About halfway through your menstrual cycle, one mature egg leaves the ovary — called ovulation — and travels through the fallopian tube towards your uterus.

The egg hangs out for about 12-24 hours, slowly moving through the fallopian tube, to see if any sperm are around.

If semen gets in the vagina, the sperm cells can swim up through the cervix and uterus and into the fallopian tubes, looking for an egg. They have up to 6 days to find an egg before they die.

When a sperm cell joins with an egg, it’s called fertilization. Fertilization doesn’t happen right away. Since sperm can hang out in your uterus and fallopian tube for up to 6 days after sex, there’s up to 6 days between sex and fertilization.

If a sperm cell does join up with your egg, the fertilized egg moves down the fallopian tube toward the uterus. It begins to divide into more and more cells, forming a ball as it grows. The ball of cells (called a blastocyst) gets to the uterus about 3–4 days after fertilization.

The ball of cells floats in the uterus for another 2–3 days. If the ball of cells attaches to the lining of your uterus, it’s called implantation — when pregnancy officially begins. 

Implantation usually starts about 6 days after fertilization, and takes about 3-4 days to complete. The embryo develops from cells on the inside of the ball. The placenta develops from the cells on the outside of the ball.

When a fertilized egg implants in the uterus, it releases pregnancy hormones that prevent the lining of your uterus from shedding — that’s why people don’t get periods when they’re pregnant. If your egg doesn’t meet up with sperm, or a fertilized egg doesn’t implant in your uterus, the thick lining of your uterus isn’t needed and it leaves your body during your period. Up to half of all fertilized eggs naturally don’t implant in the uterus — they pass out of your body during your period.

What are early pregnancy symptoms?

Many people notice symptoms early in their pregnancy, but others may not have any symptoms at all.

Common signs and symptoms of pregnancy can include:

  • Missed period

  • Swollen or tender breasts

  • Nausea and/or vomiting

  • Feeling tired

  • Bloating

  • Constipation

  • Peeing more often than usual

Some early pregnancy symptoms can sometimes feel like other common conditions (like PMS). So the only way to know for sure if you’re pregnant is to take a pregnancy test. You can either take a home pregnancy test (the kind you buy at the drug or grocery store), or get a pregnancy test at your doctor’s office or local Planned Parenthood Health Center.

How do people get pregnant with twins?

There are 2 ways that twins can happen. Identical twins are made when 1 already-fertilized egg splits into 2 separate embryos. Because identical twins come from the same sperm and egg, they have the same genetic material (DNA) and look exactly alike.

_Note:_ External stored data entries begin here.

$ cat config.mk
export PLATFORM = sky130hd
export DESIGN_NAME = duplicate_free_fifo_core
export DESIGN_NICKNAME = d
export VERILOG_FILES = /design/src/hdl/dupfifo_pkg.sv /design/src/hdl/dupfifo_mem.sv /design/src/hdl/dupfifo_ctrl.sv /design/src/hdl/duplicate_free_fifo_core.sv
export SDC_FILE = /design/constraint.sdc
export NUM_CORES = 1
export LEC_CHECK = 0
export BUFFER_PORTS_ARGS = -buffer_cell sky130_fd_sc_hd__buf_2
export CAP_MARGIN = 25
export CORE_MARGIN = 2
export CORE_UTILIZATION = 39
export CTS_BUF_LIST = sky130_fd_sc_hd__clkbuf_8
export DETAILED_ROUTE_END_ITERATION = 6
export SKIP_LAST_GASP = 1
export SLEW_MARGIN = 20
export SYNTH_ARGS = -nofsm -noshare
export SYNTH_HDL_FRONTEND = slang
export SYNTH_SLANG_ARGS = --single-unit
$ cat constraint.sdc
create_clock -name clk -period 4.8 [get_ports clk]
set_input_delay 0.96 -clock clk [delete_from_list [all_inputs] [get_ports clk]]
set_output_delay 0.96 -clock clk [all_outputs]
set_load 0.05 [all_outputs]
$ cat src/hdl/dupfifo_pkg.sv
// ----------------------------------------------------------------------------
// dupfifo_pkg: shared types and constants
// Operation and status codes, sequencer states and the control word that
// passes from the sequencer to the queue datapath.
// ----------------------------------------------------------------------------
package dupfifo_pkg;

	localparam int DEPTH_DEF = 16;
	localparam int WORD_W    = 32;
	localparam int FUNC_W    = 2;
	localparam int STATUS_W  = 2;

	typedef enum logic [FUNC_W-1:0] {
		OP_PUSH  = 2'd0,
		OP_POP   = 2'd1,
		OP_QUERY = 2'd2,
		OP_NONE  = 2'd3
	} op_t;

	typedef enum logic [STATUS_W-1:0] {
		STAT_DONE  = 2'd0,
		STAT_DUP   = 2'd1,
		STAT_EMPTY = 2'd2,
		STAT_FULL  = 2'd3
	} status_t;

	typedef enum logic [1:0] {
		S_IDLE   = 2'd0,
		S_SCAN   = 2'd1,
		S_FINISH = 2'd2
	} state_t;

	typedef struct packed {
		logic finish;
		op_t  op;
		logic found;
	} ctrl_t;

endpackage

$ cat src/hdl/dupfifo_mem.sv
// ----------------------------------------------------------------------------
// dupfifo_mem: entry storage
// One write port, one read port, registered read data. No reset.
// ----------------------------------------------------------------------------
module dupfifo_mem #(
	parameter int DEPTH = dupfifo_pkg::DEPTH_DEF,
	localparam int AW = (DEPTH > 1) ? $clog2(DEPTH) : 1
) (
	input  logic                           clk,
	input  logic                           wr_en,
	input  logic [AW-1:0]                  wr_addr,
	input  logic [dupfifo_pkg::WORD_W-1:0] wr_data,
	input  logic                           rd_en,
	input  logic [AW-1:0]                  rd_addr,
	output logic [dupfifo_pkg::WORD_W-1:0] rd_data
);

	logic [dupfifo_pkg::WORD_W-1:0] mem_q [DEPTH];

	always_ff @(posedge clk) begin
		if (wr_en) begin
			mem_q[wr_addr] <= wr_data;
		end
	end

	always_ff @(posedge clk) begin
		if (rd_en) begin
			rd_data <= mem_q[rd_addr];
		end
	end

endmodule

$ cat src/hdl/dupfifo_ctrl.sv
// ----------------------------------------------------------------------------
// dupfifo_ctrl: command sequencer and scan comparator
// Latches a command, walks the ring from head one entry per cycle through
// the single comparator and stops on the first match or after the last entry.
// ----------------------------------------------------------------------------
module dupfifo_ctrl #(
	parameter int DEPTH = dupfifo_pkg::DEPTH_DEF,
	localparam int AW = (DEPTH > 1) ? $clog2(DEPTH) : 1,
	localparam int CW = $clog2(DEPTH + 1)
) (
	input  logic                             clk,
	input  logic                             arst_n,
	input  logic                             start,
	input  logic [dupfifo_pkg::FUNC_W-1:0]   func,
	input  logic [dupfifo_pkg::WORD_W-1:0]   value,
	input  logic [AW-1:0]                    head,
	input  logic [CW-1:0]                    count,
	input  logic [dupfifo_pkg::WORD_W-1:0]   rd_data,
	output logic                             busy,
	output logic                             rd_en,
	output logic [AW-1:0]                    rd_addr,
	output logic [dupfifo_pkg::WORD_W-1:0]   cmd_val,
	output dupfifo_pkg::ctrl_t               ctl
);

	dupfifo_pkg::state_t state_q, state_nxt;
	dupfifo_pkg::op_t    op_q, op_in;
	logic [dupfifo_pkg::WORD_W-1:0] val_q;
	logic [AW-1:0] ptr_q;
	logic [CW-1:0] left_q;
	logic          pend_q;
	logic          found_q;
	logic          accept;
	logic          match;
	logic          issue;

	assign op_in  = dupfifo_pkg::op_t'(func);
	assign accept = start && (state_q == dupfifo_pkg::S_IDLE);
	// compare sees the read data in the cycle after the read
	assign match  = pend_q && (rd_data == val_q);
	assign issue  = (state_q == dupfifo_pkg::S_SCAN) && (left_q != '0);

	// next state
	always_comb begin
		state_nxt = state_q;
		unique case (state_q)
			dupfifo_pkg::S_IDLE: begin
				if (start) begin
					if ((op_in == dupfifo_pkg::OP_PUSH || op_in == dupfifo_pkg::OP_QUERY)
						&& (count != '0)) begin
						state_nxt = dupfifo_pkg::S_SCAN;
					end else begin
						state_nxt = dupfifo_pkg::S_FINISH;
					end
				end
			end
			dupfifo_pkg::S_SCAN: begin
				if (match || (left_q == '0)) begin
					state_nxt = dupfifo_pkg::S_FINISH;
				end
			end
			dupfifo_pkg::S_FINISH: begin
				state_nxt = dupfifo_pkg::S_IDLE;
			end
			default: begin
				state_nxt = dupfifo_pkg::S_IDLE;
			end
		endcase
	end

	// outputs
	always_comb begin
		busy       = (state_q != dupfifo_pkg::S_IDLE);
		// a read of head goes out with every accepted command; pop uses it
		rd_en      = accept || issue;
		rd_addr    = (state_q == dupfifo_pkg::S_IDLE) ? head : ptr_q;
		cmd_val    = val_q;
		ctl.finish = (state_q == dupfifo_pkg::S_FINISH);
		ctl.op     = op_q;
		ctl.found  = found_q;
	end

	always_ff @(posedge clk or negedge arst_n) begin
		if (!arst_n) begin
			state_q <= dupfifo_pkg::S_IDLE;
			op_q    <= dupfifo_pkg::OP_NONE;
			left_q  <= '0;
			pend_q  <= 1'b0;
			found_q <= 1'b0;
		end else begin
			state_q <= state_nxt;
			if (accept) begin
				op_q    <= op_in;
				left_q  <= count;
				pend_q  <= 1'b0;
				found_q <= 1'b0;
			end else if (state_q == dupfifo_pkg::S_SCAN) begin
				pend_q <= issue;
				if (issue) begin
					left_q <= left_q - 1'b1;
				end
				if (match) begin
					found_q <= 1'b1;
				end
			end
		end
	end

	always_ff @(posedge clk) begin
		if (accept) begin
			val_q <= value;
			ptr_q <= head;
		end else if (issue) begin
			ptr_q <= (ptr_q == AW'(DEPTH - 1)) ? '0 : ptr_q + 1'b1;
		end
	end

`ifndef NO_ASSERTIONS
	a_finish_one_cycle: assert property (@(posedge clk) disable iff (!arst_n)
		(state_q == dupfifo_pkg::S_FINISH) |=> (state_q == dupfifo_pkg::S_IDLE))
		else $error("finish state held longer than one cycle");

	a_scan_has_work: assert property (@(posedge clk) disable iff (!arst_n)
		(state_q == dupfifo_pkg::S_SCAN) && (left_q == '0) |-> pend_q || found_q)
		else $error("scan ran out of entries with no compare pending");
`endif

endmodule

Non-identical twins (also called “fraternal” twins), are made when two separate eggs are fertilized by two separate sperm, and both fertilized eggs implant in the uterus. This can happen if your ovaries release more than one egg, or during certain kinds of fertility treatments. Non-identical twins have completely different genetic material (DNA), and usually don’t look alike. They’re the most common type of twin.

What is gestational age?

The term “gestational age” basically means how far along into a pregnancy you are. Gestational age is counted by starting with the first day of your last menstrual period (called LMP).

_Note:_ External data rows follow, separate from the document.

## src/design/md4_pkg.sv

```systemverilog
package md4_pkg;

	// one input item: optional message byte plus end flag
	typedef struct packed {
		logic [7:0] data_byte;
		logic       byte_valid;
		logic       end_of_message;
	} in_item_t;

	// one digest word as it leaves the block
	typedef struct packed {
		logic [31:0] digest_word;
		logic [1:0]  word_number;
		logic        last_word;
	} out_item_t;

	localparam logic [31:0] K2 = 32'h5A827999;
	localparam logic [31:0] K3 = 32'h6ED9EBA1;
	localparam logic [31:0] H0 = 32'h67452301;
	localparam logic [31:0] H1 = 32'hefcdab89;
	localparam logic [31:0] H2 = 32'h98badcfe;
	localparam logic [31:0] H3 = 32'h10325476;
	localparam logic [7:0]  PAD_MARK = 8'h80;

	localparam int BLK_WORDS = 16;
	localparam int STEPS     = 48;
	localparam int LEN_POS   = 56;

	// write commands from the front into the block buffer
	typedef struct packed {
		logic        byte_we;
		logic        pad_we;
		logic        pad_mark;
		logic        len_we;
		logic [5:0]  pos;
		logic [7:0]  data;
		logic [63:0] len;
		logic        commit;
		logic        commit_final;
	} blk_wr_t;

	// block buffer status seen by front and back
	typedef struct packed {
		logic wr_free;
		logic head_valid;
		logic head_final;
	} blk_stat_t;

	// message word used by a compression step
	function automatic logic [3:0] msg_index(input logic [5:0] step);
		logic [3:0] j;
		j = step[3:0];
		case (step[5:4])
			2'd0: msg_index = j;
			2'd1: msg_index = {j[1:0], j[3:2]};
			2'd2: msg_index = {j[0], j[1], j[2], j[3]};
			default: msg_index = j;
		endcase
	endfunction

	// rotate amount of a compression step
	function automatic logic [4:0] shift_amt(input logic [5:0] step);
		case (step[5:4])
			2'd0: begin
				case (step[1:0])
					2'd0: shift_amt = 5'd3;
					2'd1: shift_amt = 5'd7;
					2'd2: shift_amt = 5'd11;
					default: shift_amt = 5'd19;
				endcase
			end
			2'd1: begin
				case (step[1:0])
					2'd0: shift_amt = 5'd3;
					2'd1: shift_amt = 5'd5;
					2'd2: shift_amt = 5'd9;
					default: shift_amt = 5'd13;
				endcase
			end
			default: begin
				case (step[1:0])
					2'd0: shift_amt = 5'd3;
					2'd1: shift_amt = 5'd9;
					2'd2: shift_amt = 5'd11;
					default: shift_amt = 5'd15;
				endcase
			end
		endcase
	endfunction

	// round function with the round constant folded in
	function automatic logic [31:0] round_f(input logic [1:0] rnd, input logic [31:0] b,
			input logic [31:0] c, input logic [31:0] d);
		case (rnd)
			2'd0: round_f = d ^ (b & (c ^ d));
			2'd1: round_f = ((b & (c | d)) | (c & d)) + K2;
			default: round_f = (b ^ c ^ d) + K3;
		endcase
	endfunction

	function automatic logic [31:0] rotl32(input logic [31:0] v, input logic [4:0] s);
		logic [63:0] t;
		t = {v, v} << s;
		return t[63:32];
	endfunction

endpackage

```

## src/design/md4_hash_engine.sv

```systemverilog
// MD4 digest engine: takes one item per cycle (an optional message byte and an end
// flag) and, for each finished message, returns four little-endian 32-bit digest
// words in order, word 3 flagged as last, then starts afresh on the next message.
// Bytes are packed into a two-entry 64-byte block buffer; the compression unit
// works each block through a start state, 48 steps and a chaining add, so a
// stream keeps one byte per cycle while the other block entry fills. Ending a
// message takes one or two padding states (pad, then length), then one or two
// compressions (two when fewer than 8 bytes are left after the 0x80 marker),
// then queues the four digest words; input stalls (full) while padding
// or while both block entries wait on the compression unit.
module md4_hash_engine (
	input  logic                clk,
	input  logic                arst_n,
	input  logic                push,
	output logic                full,
	input  md4_pkg::in_item_t   item,
	output logic                empty,
	input  logic                pop,
	output md4_pkg::out_item_t  result
);

	md4_pkg::blk_wr_t   wr;
	md4_pkg::blk_stat_t stat;
	logic               blk_pop;
	logic [3:0]         rd_idx;
	logic [31:0]        rd_word;

	md4_front u_front (
		.clk    (clk),
		.arst_n (arst_n),
		.push   (push),
		.full   (full),
		.item   (item),
		.stat   (stat),
		.wr     (wr)
	);

	md4_blkq u_blkq (
		.clk     (clk),
		.arst_n  (arst_n),
		.wr      (wr),
		.pop     (blk_pop),
		.rd_idx  (rd_idx),
		.stat    (stat),
		.rd_word (rd_word)
	);

	md4_core u_core (
		.clk     (clk),
		.arst_n  (arst_n),
		.stat    (stat),
		.blk_pop (blk_pop),
		.rd_idx  (rd_idx),
		.rd_word (rd_word),
		.empty   (empty),
		.pop     (pop),
		.result  (result)
	);

endmodule

```

## src/design/md4_blkq.sv

```systemverilog
module md4_blkq (
	input  logic              clk,
	input  logic              arst_n,
	input  md4_pkg::blk_wr_t  wr,
	input  logic              pop,
	input  logic [3:0]        rd_idx,
	output md4_pkg::blk_stat_t stat,
	output logic [31:0]       rd_word
);

	logic [31:0] blk_q [2][md4_pkg::BLK_WORDS];
	logic [1:0]  occ_q;
	logic [1:0]  fin_q;
	logic        wr_ptr_q;
	logic        rd_ptr_q;

	// byte lanes, padding and length land in the entry being filled
	always_ff @(posedge clk) begin
		for (int w = 0; w < md4_pkg::BLK_WORDS; w++) begin
			for (int l = 0; l < 4; l++) begin
				if (wr.byte_we && 6'(4 * w + l) == wr.pos)
					blk_q[wr_ptr_q][w][8*l +: 8] <= wr.data;
				if (wr.pad_we) begin
					if (6'(4 * w + l) == wr.pos)
						blk_q[wr_ptr_q][w][8*l +: 8] <= wr.pad_mark ? md4_pkg::PAD_MARK : 8'h00;
					else if (6'(4 * w + l) > wr.pos)
						blk_q[wr_ptr_q][w][8*l +: 8] <= 8'h00;
				end
			end
		end
		if (wr.len_we) begin
			blk_q[wr_ptr_q][md4_pkg::BLK_WORDS-2] <= wr.len[31:0];
			blk_q[wr_ptr_q][md4_pkg::BLK_WORDS-1] <= wr.len[63:32];
		end
	end

	// occupancy and pointers of the two block entries
	always_ff @(posedge clk or negedge arst_n) begin
		if (!arst_n) begin
			occ_q    <= '0;
			fin_q    <= '0;
			wr_ptr_q <= 1'b0;
			rd_ptr_q <= 1'b0;
		end else begin
			if (wr.commit) begin
				occ_q[wr_ptr_q] <= 1'b1;
				fin_q[wr_ptr_q] <= wr.commit_final;
				wr_ptr_q        <= ~wr_ptr_q;
			end
			if (pop) begin
				occ_q[rd_ptr_q] <= 1'b0;
				rd_ptr_q        <= ~rd_ptr_q;
			end
		end
	end

	assign stat.wr_free    = ~occ_q[wr_ptr_q];
	assign stat.head_valid = occ_q[rd_ptr_q];
	assign stat.head_final = fin_q[rd_ptr_q];
	assign rd_word         = blk_q[rd_ptr_q][rd_idx];

endmodule

```

## src/design/md4_front.sv

```systemverilog
module md4_front (
	input  logic                clk,
	input  logic                arst_n,
	input  logic                push,
	output logic                full,
	input  md4_pkg::in_item_t   item,
	input  md4_pkg::blk_stat_t  stat,
	output md4_pkg::blk_wr_t    wr
);

	typedef enum logic [2:0] {
		FS_IDLE = 3'b001,
		FS_PAD  = 3'b010,
		FS_LEN  = 3'b100
	} front_state_t;

	front_state_t state_q;
	logic [63:0]  count_q;
	logic [5:0]   pos;
	logic         accept;
	logic         len_fits;

	assign pos      = count_q[8:3];
	assign full     = (state_q != FS_IDLE) || !stat.wr_free;
	assign accept   = push && !full;
	assign len_fits = pos < 6'(md4_pkg::LEN_POS);

	// buffer write commands
	always_comb begin
		wr      = '0;
		wr.pos  = pos;
		wr.data = item.data_byte;
		wr.len  = count_q;
		case (state_q)
			FS_IDLE: begin
				if (accept && item.byte_valid) begin
					wr.byte_we = 1'b1;
					wr.commit  = (pos == 6'h3F);
				end
			end
			FS_PAD: begin
				if (stat.wr_free) begin
					wr.pad_we       = 1'b1;
					wr.pad_mark     = 1'b1;
					wr.len_we       = len_fits;
					wr.commit       = 1'b1;
					wr.commit_final = len_fits;
				end
			end
			FS_LEN: begin
				if (stat.wr_free) begin
					wr.pos          = '0;
					wr.pad_we       = 1'b1;
					wr.len_we       = 1'b1;
					wr.commit       = 1'b1;
					wr.commit_final = 1'b1;
				end
			end
			default: wr = '0;
		endcase
	end

	// message bit count and padding sequence
	always_ff @(posedge clk or negedge arst_n) begin
		if (!arst_n) begin
			state_q <= FS_IDLE;
			count_q <= '0;
		end else begin
			case (state_q)
				FS_IDLE: begin
					if (accept) begin
						if (item.byte_valid)
							count_q <= count_q + 64'd8;
						if (item.end_of_message)
							state_q <= FS_PAD;
					end
				end
				FS_PAD: begin
					if (stat.wr_free) begin
						if (len_fits) begin
							count_q <= '0;
							state_q <= FS_IDLE;
						end else begin
							state_q <= FS_LEN;
						end
					end
				end
				FS_LEN: begin
					if (stat.wr_free) begin
						count_q <= '0;
						state_q <= FS_IDLE;
					end
				end
				default: state_q <= FS_IDLE;
			endcase
		end
	end

endmodule

```

## src/design/md4_core.sv

```systemverilog
module md4_core (
	input  logic                 clk,
	input  logic                 arst_n,
	input  md4_pkg::blk_stat_t   stat,
	output logic                 blk_pop,
	output logic [3:0]           rd_idx,
	input  logic [31:0]          rd_word,
	output logic                 empty,
	input  logic                 pop,
	output md4_pkg::out_item_t   result
);

	typedef enum logic [3:0] {
		CS_IDLE = 4'b0001,
		CS_RUN  = 4'b0010,
		CS_ADD  = 4'b0100,
		CS_EMIT = 4'b1000
	} core_state_t;

	core_state_t         state_q;
	logic [31:0]         chain_q [4];
	logic [31:0]         a_q, b_q, c_q, d_q;
	logic [5:0]          step_q;
	logic                fin_q;
	logic [1:0]          emit_n_q;
	md4_pkg::out_item_t  ofifo_q [4];
	logic [1:0]          owr_q, ord_q;
	logic [2:0]          ocnt_q;
	logic [31:0]         new_a;
	logic                last_step;
	logic                opush;
	logic                opop;

	// one compression step per cycle
	assign rd_idx    = md4_pkg::msg_index(step_q);
	assign new_a     = md4_pkg::rotl32(a_q + md4_pkg::round_f(step_q[5:4], b_q, c_q, d_q)
		+ rd_word, md4_pkg::shift_amt(step_q));
	assign last_step = (step_q == 6'(md4_pkg::STEPS - 1));
	assign blk_pop   = (state_q == CS_RUN) && last_step;

	assign opush  = (state_q == CS_EMIT) && (ocnt_q != 3'd4);
	assign opop   = pop && !empty;
	assign empty  = (ocnt_q == 3'd0);
	assign result = ofifo_q[ord_q];

	// working registers: roles rotate a, d, c, b every step
	always_ff @(posedge clk) begin
		if (state_q == CS_IDLE) begin
			a_q <= chain_q[0];
			b_q <= chain_q[1];
			c_q <= chain_q[2];
			d_q <= chain_q[3];
		end else if (state_q == CS_RUN) begin
			a_q <= d_q;
			b_q <= new_a;
			c_q <= b_q;
			d_q <= c_q;
		end
		if (opush) begin
			ofifo_q[owr_q].digest_word <= chain_q[emit_n_q];
			ofifo_q[owr_q].word_number <= emit_n_q;
			ofifo_q[owr_q].last_word   <= (emit_n_q == 2'd3);
		end
	end

	// block sequencing, chaining words and digest output
	always_ff @(posedge clk or negedge arst_n) begin
		if (!arst_n) begin
			state_q    <= CS_IDLE;
			chain_q[0] <= md4_pkg::H0;
			chain_q[1] <= md4_pkg::H1;
			chain_q[2] <= md4_pkg::H2;
			chain_q[3] <= md4_pkg::H3;
			step_q     <= '0;
			fin_q      <= 1'b0;
			emit_n_q   <= '0;
			owr_q      <= '0;
			ord_q      <= '0;
			ocnt_q     <= '0;
		end else begin
			case (state_q)
				CS_IDLE: begin
					if (stat.head_valid) begin
						step_q  <= '0;
						fin_q   <= stat.head_final;
						state_q <= CS_RUN;
					end
				end
				CS_RUN: begin
					step_q <= step_q + 6'd1;
					if (last_step)
						state_q <= CS_ADD;
				end
				CS_ADD: begin
					chain_q[0] <= chain_q[0] + a_q;
					chain_q[1] <= chain_q[1] + b_q;
					chain_q[2] <= chain_q[2] + c_q;
					chain_q[3] <= chain_q[3] + d_q;
					emit_n_q   <= '0;
					state_q    <= fin_q ? CS_EMIT : CS_IDLE;
				end
				CS_EMIT: begin
					if (opush) begin
						emit_n_q <= emit_n_q + 2'd1;
						if (emit_n_q == 2'd3) begin
							chain_q[0] <= md4_pkg::H0;
							chain_q[1] <= md4_pkg::H1;
							chain_q[2] <= md4_pkg::H2;
							chain_q[3] <= md4_pkg::H3;
							state_q    <= CS_IDLE;
						end
					end
				end
				default: state_q <= CS_IDLE;
			endcase

			// result queue pointers
			if (opush)
				owr_q <= owr_q + 2'd1;
			if (opop)
				ord_q <= ord_q + 2'd1;
			if (opush && !opop)
				ocnt_q <= ocnt_q + 3'd1;
			else if (opop && !opush)
				ocnt_q <= ocnt_q - 3'd1;
		end
	end

endmodule

```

Gestational age can be kind of confusing, since it measures pregnancy from your last period — about 3-4 weeks BEFORE you’re actually pregnant. Common knowledge about pregnancy says it lasts 9 months, and it’s true that you’re usually pregnant for about 9 months. But the way pregnancy is measured makes it a little longer. A typical full-term pregnancy ranges from 38-42 weeks LMP — around 10 months.

Many people can’t remember the exact date of their last menstrual period — that’s totally okay. Your nurse or doctor can find out the gestational age using an ultrasound.